The debris from the hole, about 15 feet deep and being dug to access a sewer line while preparing a lot at 20162 Fairway Drive near Oxford, completely buried him, taking another officer down as well. Rumph died before workers could pull him to safety.

Chief Shadd Whitehead of the Livonia Fire Department and Western Wayne County Urban Search and Rescue team, which aided the rescue, said the primary concern after the second collapse was keeping the emergency crews safe as they tried to retrieve the body.

"A preliminary look shows this was a very dangerous trench to be in and there should have been protection in the trench. I certainly didn't see any of that," said Whitehead.

Al Fincham, city administrator and acting director of Grosse Pointe Woods Public Safety, said "the side walls sheared off and collapsed."

Rumph, 59, who owned the Sterling Heights construction company, Rumph Construction Inc., was digging a hole to the sewer line on the empty lot. A Grosse Pointe Woods police officer in his mid-30s suffered injuries to his back and leg. He was hospitalized in good condition, said Fincham.

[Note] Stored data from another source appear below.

===== config.mk =====
export PLATFORM = sky130hd
export DESIGN_NAME = switch_agg_demux
export DESIGN_NICKNAME = d
export VERILOG_FILES = /design/src/rtl/switch_agg_demux.sv
export SDC_FILE = /design/constraint.sdc
export NUM_CORES = 1
export LEC_CHECK = 0
export CORE_MARGIN = 5
export CORE_UTILIZATION = 44
export CTS_CLUSTER_DIAMETER = 40
export DETAILED_ROUTE_END_ITERATION = 7
export HOLD_SLACK_MARGIN = 0.12
export PLACE_DENSITY = 0.82
export SLEW_MARGIN = 20
export SYNTH_ARGS = -nofsm -noshare
export SYNTH_HDL_FRONTEND = slang
export SYNTH_SLANG_ARGS = --single-unit
export TNS_END_PERCENT = 50

===== constraint.sdc =====
create_clock -name clk -period 1.4 [get_ports clk]
set_input_delay 0.28 -clock clk [delete_from_list [all_inputs] [get_ports clk]]
set_output_delay 0.28 -clock clk [all_outputs]
set_load 0.02 [all_outputs]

"Whether (the trench) was done properly will have to be determined after there is an investigation," a shaken and mud-covered Fincham said at the scene Wednesday afternoon. "There are things I would have liked to see in place that weren't there."

It was the first day of construction at the site. The crew was using a backhoe to dig about 20 feet down to reach a sewer line.

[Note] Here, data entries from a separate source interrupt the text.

**src/rtl/udma_pkg.sv**
```systemverilog
// udma_pkg : shared uDMA channel types and helpers
// rev 1.0
`default_nettype none

package udma_pkg;

  localparam int UDMA_L2_AWIDTH_NOAL = 21;
  localparam int UDMA_TRANS_SIZE     = 20;

  typedef logic [UDMA_L2_AWIDTH_NOAL-1:0] ch_addr_t;
  typedef logic [UDMA_TRANS_SIZE-1:0]     ch_trans_t;
  typedef logic [UDMA_TRANS_SIZE-1:0]     ch_stride_t;
  typedef logic [UDMA_TRANS_SIZE-1:0]     ch_rowlen_t;

  typedef enum logic [0:0] {
    ADDRGEN_IDLE = 1'b0,
    ADDRGEN_RUN  = 1'b1
  } addrgen_state_e;

  typedef struct packed {
    ch_addr_t   startaddr;
    ch_trans_t  size;
    ch_rowlen_t row_len;
    ch_stride_t stride;
    logic       mode_2d;
    logic       continuous;
    logic [1:0] datasize;
  } udma_addrgen_cfg_t;

  // Datasize 3 is a word, like datasize 2.
  function automatic logic [1:0] addrgen_shift(input logic [1:0] datasize);
    return (datasize == 2'd3) ? 2'd2 : datasize;
  endfunction

endpackage

`default_nettype wire

```
**src/rtl/udma_ch_cfg_shadow.sv**
```systemverilog
// udma_ch_cfg_shadow : single-entry holding register for the queued transfer config
// rev 1.0
`default_nettype none

module udma_ch_cfg_shadow
  import udma_pkg::*;
(
  input  logic              clk_i,
  input  logic              rstn_i,
  input  logic              set_i,
  input  logic              consume_i,
  input  logic              clr_i,
  input  udma_addrgen_cfg_t cfg_i,
  output logic              valid_o,
  output udma_addrgen_cfg_t cfg_o
);

  logic              valid_q, valid_d;
  udma_addrgen_cfg_t cfg_q, cfg_d;

  // A set in the consume cycle was already forwarded by the parent, so consume wins.
  always_comb begin
    valid_d = valid_q;
    cfg_d   = cfg_q;
    if (clr_i || consume_i) begin
      valid_d = 1'b0;
    end else if (set_i) begin
      valid_d = 1'b1;
      cfg_d   = cfg_i;
    end
  end

  always_ff @(posedge clk_i or negedge rstn_i) begin
    if (!rstn_i) begin
      valid_q <= 1'b0;
      cfg_q   <= '0;
    end else begin
      valid_q <= valid_d;
      cfg_q   <= cfg_d;
    end
  end

  assign valid_o = valid_q;
  assign cfg_o   = cfg_q;

endmodule

`default_nettype wire

```
**src/rtl/udma_ch_addrgen_2d.sv**
```systemverilog
// udma_ch_addrgen_2d : linear/2D beat address generator for one uDMA channel
// rev 1.0
`default_nettype none

module udma_ch_addrgen_2d
  import udma_pkg::*;
#(
  parameter int L2_AWIDTH_NOAL = UDMA_L2_AWIDTH_NOAL,
  parameter int TRANS_SIZE     = UDMA_TRANS_SIZE
) (
  input  logic                      clk_i,
  input  logic                      rstn_i,
  input  logic [L2_AWIDTH_NOAL-1:0] cfg_startaddr_i,
  input  logic [TRANS_SIZE-1:0]     cfg_size_i,
  input  logic [TRANS_SIZE-1:0]     cfg_row_len_i,
  input  logic [TRANS_SIZE-1:0]     cfg_stride_i,
  input  logic                      cfg_mode_2d_i,
  input  logic                      cfg_continuous_i,
  input  logic [1:0]                cfg_datasize_i,
  input  logic                      cfg_en_i,
  input  logic                      cfg_clr_i,
  input  logic                      int_not_stall_i,
  output logic                      int_en_o,
  output logic                      int_pending_o,
  output logic [L2_AWIDTH_NOAL-1:0] int_addr_o,
  output logic [1:0]                int_datasize_o,
  output logic [TRANS_SIZE-1:0]     int_bytes_left_o,
  output logic                      evt_row_o,
  output logic                      evt_eot_o
);

  localparam logic [0:0] S_IDLE = 1'b0;
  localparam logic [0:0] S_RUN  = 1'b1;

  logic [0:0]                state_q, state_d;
  logic [L2_AWIDTH_NOAL-1:0] addr_q, addr_d;
  logic [L2_AWIDTH_NOAL-1:0] row_start_q, row_start_d;
  logic [TRANS_SIZE-1:0]     bytes_left_q, bytes_left_d;
  logic [TRANS_SIZE-1:0]     row_cnt_q, row_cnt_d;
  udma_addrgen_cfg_t         act_q, act_d;
  logic                      evt_row_q, evt_row_d;
  logic                      evt_eot_q, evt_eot_d;

  udma_addrgen_cfg_t         cfg_in, shadow_cfg, load_cfg;
  logic                      shadow_valid, shadow_set, shadow_consume, do_load;
  logic                      start_req, is_2d, last_beat, row_done;
  logic [TRANS_SIZE-1:0]     incr, row_len;
  logic [L2_AWIDTH_NOAL-1:0] incr_a, stride_a;

  assign cfg_in = '{
    startaddr:  UDMA_L2_AWIDTH_NOAL'(cfg_startaddr_i),
    size:       UDMA_TRANS_SIZE'(cfg_size_i),
    row_len:    UDMA_TRANS_SIZE'(cfg_row_len_i),
    stride:     UDMA_TRANS_SIZE'(cfg_stride_i),
    mode_2d:    cfg_mode_2d_i,
    continuous: cfg_continuous_i,
    datasize:   cfg_datasize_i
  };

  assign start_req = cfg_en_i && (cfg_size_i != '0);
  assign incr      = TRANS_SIZE'(1) << addrgen_shift(act_q.datasize);
  assign incr_a    = L2_AWIDTH_NOAL'(incr);
  assign row_len   = TRANS_SIZE'(act_q.row_len);
  assign stride_a  = L2_AWIDTH_NOAL'(act_q.stride);
  assign is_2d     = act_q.mode_2d && (row_len != '0);
  assign last_beat = bytes_left_q <= incr;
  // One extra bit so a row count near the top of the range cannot wrap.
  assign row_done  = ({1'b0, row_cnt_q} + {1'b0, incr}) >= {1'b0, row_len};

  udma_ch_cfg_shadow u_shadow (
    .clk_i     (clk_i),
    .rstn_i    (rstn_i),
    .set_i     (shadow_set),
    .consume_i (shadow_consume),
    .clr_i     (cfg_clr_i),
    .cfg_i     (cfg_in),
    .valid_o   (shadow_valid),
    .cfg_o     (shadow_cfg)
  );

  always_comb begin
    state_d        = state_q;
    addr_d         = addr_q;
    row_start_d    = row_start_q;
    bytes_left_d   = bytes_left_q;
    row_cnt_d      = row_cnt_q;
    act_d          = act_q;
    evt_row_d      = 1'b0;
    evt_eot_d      = 1'b0;
    shadow_set     = 1'b0;
    shadow_consume = 1'b0;
    do_load        = 1'b0;
    load_cfg       = cfg_in;

    if (cfg_clr_i) begin
      state_d      = S_IDLE;
      bytes_left_d = '0;
      row_cnt_d    = '0;
    end else if (state_q == S_IDLE) begin
      do_load = start_req;
    end else begin
      shadow_set = start_req;
      if (int_not_stall_i) begin
        if (last_beat) begin
          evt_eot_d    = 1'b1;
          evt_row_d    = is_2d;
          bytes_left_d = '0;
          // A start arriving with the last beat bypasses the shadow directly.
          if (start_req) begin
            do_load        = 1'b1;
            shadow_consume = 1'b1;
          end else if (shadow_valid) begin
            do_load        = 1'b1;
            load_cfg       = shadow_cfg;
            shadow_consume = 1'b1;
          end else if (act_q.continuous) begin
            do_load  = 1'b1;
            load_cfg = act_q;
          end else begin
            state_d = S_IDLE;
          end
        end else begin
          bytes_left_d = bytes_left_q - incr;
          if (is_2d && row_done) begin
            addr_d      = row_start_q + stride_a;
            row_start_d = row_start_q + stride_a;
            row_cnt_d   = '0;
            evt_row_d   = 1'b1;
          end else begin
            addr_d = addr_q + incr_a;
            if (is_2d) begin
              row_cnt_d = row_cnt_q + incr;
            end
          end
        end
      end
    end

    if (do_load) begin
      state_d      = S_RUN;
      act_d        = load_cfg;
      addr_d       = L2_AWIDTH_NOAL'(load_cfg.startaddr);
      row_start_d  = L2_AWIDTH_NOAL'(load_cfg.startaddr);
      bytes_left_d = TRANS_SIZE'(load_cfg.size);
      row_cnt_d    = '0;
    end
  end

  always_ff @(posedge clk_i or negedge rstn_i) begin
    if (!rstn_i) begin
      state_q      <= S_IDLE;
      addr_q       <= '0;
      row_start_q  <= '0;
      bytes_left_q <= '0;
      row_cnt_q    <= '0;
      act_q        <= '0;
      evt_row_q    <= 1'b0;
      evt_eot_q    <= 1'b0;
    end else begin
      state_q      <= state_d;
      addr_q       <= addr_d;
      row_start_q  <= row_start_d;
      bytes_left_q <= bytes_left_d;
      row_cnt_q    <= row_cnt_d;
      act_q        <= act_d;
      evt_row_q    <= evt_row_d;
      evt_eot_q    <= evt_eot_d;
    end
  end

  assign int_en_o         = (state_q == S_RUN);
  assign int_pending_o    = shadow_valid;
  assign int_addr_o       = addr_q;
  assign int_datasize_o   = act_q.datasize;
  assign int_bytes_left_o = bytes_left_q;
  assign evt_row_o        = evt_row_q;
  assign evt_eot_o        = evt_eot_q;

endmodule

`default_nettype wire

```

Police received a call about the trench collapse around 12:05 p.m. and the first officers were on the scene at 12:06 p.m. They found Rumph completely buried in the trench, said Fincham.

Officers got into the hole and started calling for him. Rumph's response was muffled because he was buried.

Fincham said officers burrowed about 15 feet into the trench and dug out Rumph's head and part of his chest and gave him oxygen. They had freed his arms and an officer was holding his hand, trying to keep him calm, when a secondary collapse occurred, injuring the officer and burying Rumph again.

Rescuers had not recovered his body by Wednesday night.